BEGIN

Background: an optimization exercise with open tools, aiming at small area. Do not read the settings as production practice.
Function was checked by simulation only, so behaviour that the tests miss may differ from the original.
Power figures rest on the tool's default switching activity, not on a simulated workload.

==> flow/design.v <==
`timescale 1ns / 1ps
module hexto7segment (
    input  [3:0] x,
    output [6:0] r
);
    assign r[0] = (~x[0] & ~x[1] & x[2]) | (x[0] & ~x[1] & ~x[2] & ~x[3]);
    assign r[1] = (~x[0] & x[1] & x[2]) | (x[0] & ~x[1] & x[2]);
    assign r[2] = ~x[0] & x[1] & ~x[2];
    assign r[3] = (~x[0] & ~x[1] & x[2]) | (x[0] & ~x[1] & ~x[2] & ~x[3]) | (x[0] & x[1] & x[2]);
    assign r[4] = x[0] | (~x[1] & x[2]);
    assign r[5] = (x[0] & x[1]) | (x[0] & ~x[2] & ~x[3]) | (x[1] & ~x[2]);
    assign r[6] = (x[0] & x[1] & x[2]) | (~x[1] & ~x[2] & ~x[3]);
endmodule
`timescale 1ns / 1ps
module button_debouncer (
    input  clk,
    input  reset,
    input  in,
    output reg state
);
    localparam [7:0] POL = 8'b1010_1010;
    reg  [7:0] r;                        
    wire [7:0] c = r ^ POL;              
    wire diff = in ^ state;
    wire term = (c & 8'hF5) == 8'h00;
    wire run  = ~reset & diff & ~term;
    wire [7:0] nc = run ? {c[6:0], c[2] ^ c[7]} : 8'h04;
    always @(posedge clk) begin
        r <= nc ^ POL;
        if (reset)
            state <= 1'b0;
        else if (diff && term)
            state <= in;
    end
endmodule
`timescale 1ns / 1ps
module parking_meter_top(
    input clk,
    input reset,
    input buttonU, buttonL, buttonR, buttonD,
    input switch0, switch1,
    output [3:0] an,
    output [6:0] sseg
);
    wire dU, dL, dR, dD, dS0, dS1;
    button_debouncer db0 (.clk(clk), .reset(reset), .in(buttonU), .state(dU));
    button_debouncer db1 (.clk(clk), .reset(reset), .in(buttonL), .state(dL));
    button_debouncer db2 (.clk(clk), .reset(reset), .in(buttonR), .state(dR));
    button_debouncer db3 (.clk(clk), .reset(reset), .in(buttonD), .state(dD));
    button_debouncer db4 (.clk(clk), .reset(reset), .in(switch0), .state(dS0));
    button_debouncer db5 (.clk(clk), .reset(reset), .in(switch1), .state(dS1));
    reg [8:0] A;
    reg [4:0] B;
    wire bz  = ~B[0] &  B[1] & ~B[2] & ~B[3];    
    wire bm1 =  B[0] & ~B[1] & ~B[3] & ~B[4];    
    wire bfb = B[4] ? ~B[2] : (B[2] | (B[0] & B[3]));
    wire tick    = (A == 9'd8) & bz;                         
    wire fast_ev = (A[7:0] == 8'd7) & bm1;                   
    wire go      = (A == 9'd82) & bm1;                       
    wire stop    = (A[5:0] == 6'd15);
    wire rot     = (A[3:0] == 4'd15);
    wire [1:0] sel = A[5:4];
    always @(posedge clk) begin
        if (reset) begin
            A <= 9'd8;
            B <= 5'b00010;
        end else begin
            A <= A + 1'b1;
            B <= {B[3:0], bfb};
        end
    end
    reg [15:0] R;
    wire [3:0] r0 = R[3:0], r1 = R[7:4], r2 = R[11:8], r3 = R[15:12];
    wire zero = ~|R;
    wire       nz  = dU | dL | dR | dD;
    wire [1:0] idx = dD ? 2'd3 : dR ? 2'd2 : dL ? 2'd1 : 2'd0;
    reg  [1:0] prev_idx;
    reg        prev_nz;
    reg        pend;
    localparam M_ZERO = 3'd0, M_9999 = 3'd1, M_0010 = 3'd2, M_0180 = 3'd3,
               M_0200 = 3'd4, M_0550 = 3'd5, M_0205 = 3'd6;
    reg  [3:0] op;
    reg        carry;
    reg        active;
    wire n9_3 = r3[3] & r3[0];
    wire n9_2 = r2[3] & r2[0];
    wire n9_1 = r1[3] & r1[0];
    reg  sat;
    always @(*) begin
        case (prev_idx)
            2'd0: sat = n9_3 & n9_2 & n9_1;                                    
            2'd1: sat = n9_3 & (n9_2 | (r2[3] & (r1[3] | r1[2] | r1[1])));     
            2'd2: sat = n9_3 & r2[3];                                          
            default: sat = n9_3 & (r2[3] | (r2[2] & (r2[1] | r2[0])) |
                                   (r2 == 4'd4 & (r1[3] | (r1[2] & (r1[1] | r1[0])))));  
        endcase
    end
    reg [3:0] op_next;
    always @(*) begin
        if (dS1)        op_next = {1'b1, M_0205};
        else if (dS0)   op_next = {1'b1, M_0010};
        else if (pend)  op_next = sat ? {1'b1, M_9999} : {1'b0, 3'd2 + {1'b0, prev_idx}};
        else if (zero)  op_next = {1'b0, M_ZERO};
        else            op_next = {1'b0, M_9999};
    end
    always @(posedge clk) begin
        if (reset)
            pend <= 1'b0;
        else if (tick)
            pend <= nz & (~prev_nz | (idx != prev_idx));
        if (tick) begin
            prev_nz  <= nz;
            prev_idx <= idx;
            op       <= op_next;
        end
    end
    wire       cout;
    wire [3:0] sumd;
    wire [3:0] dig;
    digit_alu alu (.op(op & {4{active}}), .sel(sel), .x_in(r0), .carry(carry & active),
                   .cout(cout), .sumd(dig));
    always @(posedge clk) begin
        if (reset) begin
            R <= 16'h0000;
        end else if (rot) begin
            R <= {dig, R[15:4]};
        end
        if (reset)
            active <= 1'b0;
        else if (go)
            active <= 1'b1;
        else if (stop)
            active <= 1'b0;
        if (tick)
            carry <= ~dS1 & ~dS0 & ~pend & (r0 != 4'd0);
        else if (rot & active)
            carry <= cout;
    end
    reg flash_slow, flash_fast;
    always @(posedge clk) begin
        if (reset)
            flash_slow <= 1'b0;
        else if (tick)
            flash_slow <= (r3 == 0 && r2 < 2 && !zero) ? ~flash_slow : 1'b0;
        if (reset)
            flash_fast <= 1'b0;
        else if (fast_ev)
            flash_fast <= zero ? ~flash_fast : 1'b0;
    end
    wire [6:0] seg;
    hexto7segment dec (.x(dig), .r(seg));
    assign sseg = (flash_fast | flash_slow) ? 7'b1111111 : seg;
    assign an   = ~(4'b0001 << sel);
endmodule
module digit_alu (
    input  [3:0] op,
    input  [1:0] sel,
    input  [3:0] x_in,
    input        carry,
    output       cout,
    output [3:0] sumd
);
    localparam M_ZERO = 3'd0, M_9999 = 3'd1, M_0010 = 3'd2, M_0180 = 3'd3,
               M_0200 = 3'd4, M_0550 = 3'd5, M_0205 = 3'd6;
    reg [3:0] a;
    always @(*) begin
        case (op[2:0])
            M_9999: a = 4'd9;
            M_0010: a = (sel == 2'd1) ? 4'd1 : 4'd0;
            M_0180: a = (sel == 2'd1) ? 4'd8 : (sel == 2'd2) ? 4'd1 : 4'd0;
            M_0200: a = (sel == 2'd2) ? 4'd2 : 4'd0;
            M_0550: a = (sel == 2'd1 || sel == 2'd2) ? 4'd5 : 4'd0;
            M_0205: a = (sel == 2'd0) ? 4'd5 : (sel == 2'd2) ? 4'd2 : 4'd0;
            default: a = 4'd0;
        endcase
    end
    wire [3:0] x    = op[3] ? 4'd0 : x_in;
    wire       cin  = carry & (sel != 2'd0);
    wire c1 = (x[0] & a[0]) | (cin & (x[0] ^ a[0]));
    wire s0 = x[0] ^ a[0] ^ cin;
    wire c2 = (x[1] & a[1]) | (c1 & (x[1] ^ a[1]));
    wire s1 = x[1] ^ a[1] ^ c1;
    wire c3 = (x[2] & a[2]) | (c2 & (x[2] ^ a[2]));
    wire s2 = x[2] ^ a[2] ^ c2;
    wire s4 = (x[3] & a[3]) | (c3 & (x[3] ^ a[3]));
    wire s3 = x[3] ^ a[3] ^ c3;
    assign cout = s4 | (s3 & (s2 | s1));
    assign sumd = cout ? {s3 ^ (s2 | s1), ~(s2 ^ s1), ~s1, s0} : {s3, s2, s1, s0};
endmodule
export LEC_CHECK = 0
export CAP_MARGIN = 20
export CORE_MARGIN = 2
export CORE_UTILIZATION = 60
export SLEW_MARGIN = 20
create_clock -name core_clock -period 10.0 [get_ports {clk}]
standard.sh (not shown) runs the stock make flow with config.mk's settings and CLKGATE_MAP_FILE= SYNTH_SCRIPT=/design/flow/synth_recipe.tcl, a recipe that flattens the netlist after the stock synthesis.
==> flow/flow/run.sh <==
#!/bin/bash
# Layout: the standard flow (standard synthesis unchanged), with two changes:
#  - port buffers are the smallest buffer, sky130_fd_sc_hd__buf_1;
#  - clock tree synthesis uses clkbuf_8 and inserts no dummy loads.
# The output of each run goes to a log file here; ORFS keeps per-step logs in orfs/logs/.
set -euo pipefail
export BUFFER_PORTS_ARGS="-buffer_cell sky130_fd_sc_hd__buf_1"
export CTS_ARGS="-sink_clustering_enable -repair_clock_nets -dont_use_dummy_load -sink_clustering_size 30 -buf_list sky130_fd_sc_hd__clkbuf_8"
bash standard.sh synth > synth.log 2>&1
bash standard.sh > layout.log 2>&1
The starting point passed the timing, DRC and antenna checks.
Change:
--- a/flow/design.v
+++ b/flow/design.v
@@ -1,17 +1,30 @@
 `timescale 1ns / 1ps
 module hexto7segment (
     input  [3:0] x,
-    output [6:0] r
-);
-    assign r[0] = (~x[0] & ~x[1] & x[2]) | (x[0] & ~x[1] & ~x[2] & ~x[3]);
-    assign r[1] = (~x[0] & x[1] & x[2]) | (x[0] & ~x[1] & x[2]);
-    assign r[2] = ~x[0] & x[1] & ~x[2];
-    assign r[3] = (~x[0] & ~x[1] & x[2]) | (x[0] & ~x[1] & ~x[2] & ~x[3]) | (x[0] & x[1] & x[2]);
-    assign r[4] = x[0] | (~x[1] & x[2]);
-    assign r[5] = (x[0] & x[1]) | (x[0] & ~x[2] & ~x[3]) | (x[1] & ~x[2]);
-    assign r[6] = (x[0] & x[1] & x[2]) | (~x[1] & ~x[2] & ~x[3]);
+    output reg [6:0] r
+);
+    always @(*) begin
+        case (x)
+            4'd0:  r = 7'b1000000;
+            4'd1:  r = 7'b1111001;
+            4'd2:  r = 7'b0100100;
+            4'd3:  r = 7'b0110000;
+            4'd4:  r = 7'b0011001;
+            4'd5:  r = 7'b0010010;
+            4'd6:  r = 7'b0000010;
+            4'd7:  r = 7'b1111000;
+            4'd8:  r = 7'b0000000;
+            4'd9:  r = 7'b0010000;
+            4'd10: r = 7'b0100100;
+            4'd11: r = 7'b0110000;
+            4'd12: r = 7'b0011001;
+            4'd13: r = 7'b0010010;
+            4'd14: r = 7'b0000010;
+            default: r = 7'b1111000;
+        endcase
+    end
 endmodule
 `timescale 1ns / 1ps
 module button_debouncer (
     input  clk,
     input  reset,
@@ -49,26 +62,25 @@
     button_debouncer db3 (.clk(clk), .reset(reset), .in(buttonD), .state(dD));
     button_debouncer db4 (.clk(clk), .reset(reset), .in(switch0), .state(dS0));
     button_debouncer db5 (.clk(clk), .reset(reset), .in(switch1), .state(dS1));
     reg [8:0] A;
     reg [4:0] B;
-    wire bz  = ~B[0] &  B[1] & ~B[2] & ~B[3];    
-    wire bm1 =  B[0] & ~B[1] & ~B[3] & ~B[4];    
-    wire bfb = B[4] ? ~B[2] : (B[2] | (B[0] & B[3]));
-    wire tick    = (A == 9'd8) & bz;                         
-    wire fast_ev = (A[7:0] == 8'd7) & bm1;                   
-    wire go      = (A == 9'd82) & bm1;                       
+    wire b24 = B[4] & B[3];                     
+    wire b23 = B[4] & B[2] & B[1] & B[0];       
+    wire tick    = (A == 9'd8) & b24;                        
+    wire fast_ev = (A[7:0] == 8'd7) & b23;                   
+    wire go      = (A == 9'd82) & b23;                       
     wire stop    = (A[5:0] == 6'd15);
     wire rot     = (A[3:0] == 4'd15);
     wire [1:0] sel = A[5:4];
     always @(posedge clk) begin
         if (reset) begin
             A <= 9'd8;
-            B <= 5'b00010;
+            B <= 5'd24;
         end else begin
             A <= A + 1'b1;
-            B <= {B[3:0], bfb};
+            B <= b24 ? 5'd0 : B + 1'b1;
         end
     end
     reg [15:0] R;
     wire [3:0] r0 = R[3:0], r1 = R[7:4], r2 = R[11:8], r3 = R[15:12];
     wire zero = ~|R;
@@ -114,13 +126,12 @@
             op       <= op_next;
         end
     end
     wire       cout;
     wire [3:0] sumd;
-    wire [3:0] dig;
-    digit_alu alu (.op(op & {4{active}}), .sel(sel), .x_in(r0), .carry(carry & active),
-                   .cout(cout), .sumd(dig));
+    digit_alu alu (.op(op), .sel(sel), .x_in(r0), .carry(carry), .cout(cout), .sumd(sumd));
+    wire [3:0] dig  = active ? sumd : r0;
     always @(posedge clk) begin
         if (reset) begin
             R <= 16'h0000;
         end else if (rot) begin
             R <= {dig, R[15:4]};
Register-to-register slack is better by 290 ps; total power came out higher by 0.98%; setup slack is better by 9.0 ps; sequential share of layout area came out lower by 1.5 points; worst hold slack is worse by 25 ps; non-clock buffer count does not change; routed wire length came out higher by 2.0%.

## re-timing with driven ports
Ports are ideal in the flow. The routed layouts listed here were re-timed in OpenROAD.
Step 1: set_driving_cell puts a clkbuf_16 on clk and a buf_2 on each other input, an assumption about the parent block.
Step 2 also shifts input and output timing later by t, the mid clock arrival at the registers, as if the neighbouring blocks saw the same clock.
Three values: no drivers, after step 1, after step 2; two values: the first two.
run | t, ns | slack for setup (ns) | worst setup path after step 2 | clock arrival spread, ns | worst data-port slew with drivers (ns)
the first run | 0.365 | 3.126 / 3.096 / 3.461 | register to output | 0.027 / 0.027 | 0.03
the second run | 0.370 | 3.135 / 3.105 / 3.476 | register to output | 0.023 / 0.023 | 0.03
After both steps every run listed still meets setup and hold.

END

Task objective. Select every line of the records holding the string "here".

Exercise answer.
# The output of each run goes to a log file here; ORFS keeps per-step logs in orfs/logs/.
Ports are ideal in the flow. The routed layouts listed here were re-timed in OpenROAD.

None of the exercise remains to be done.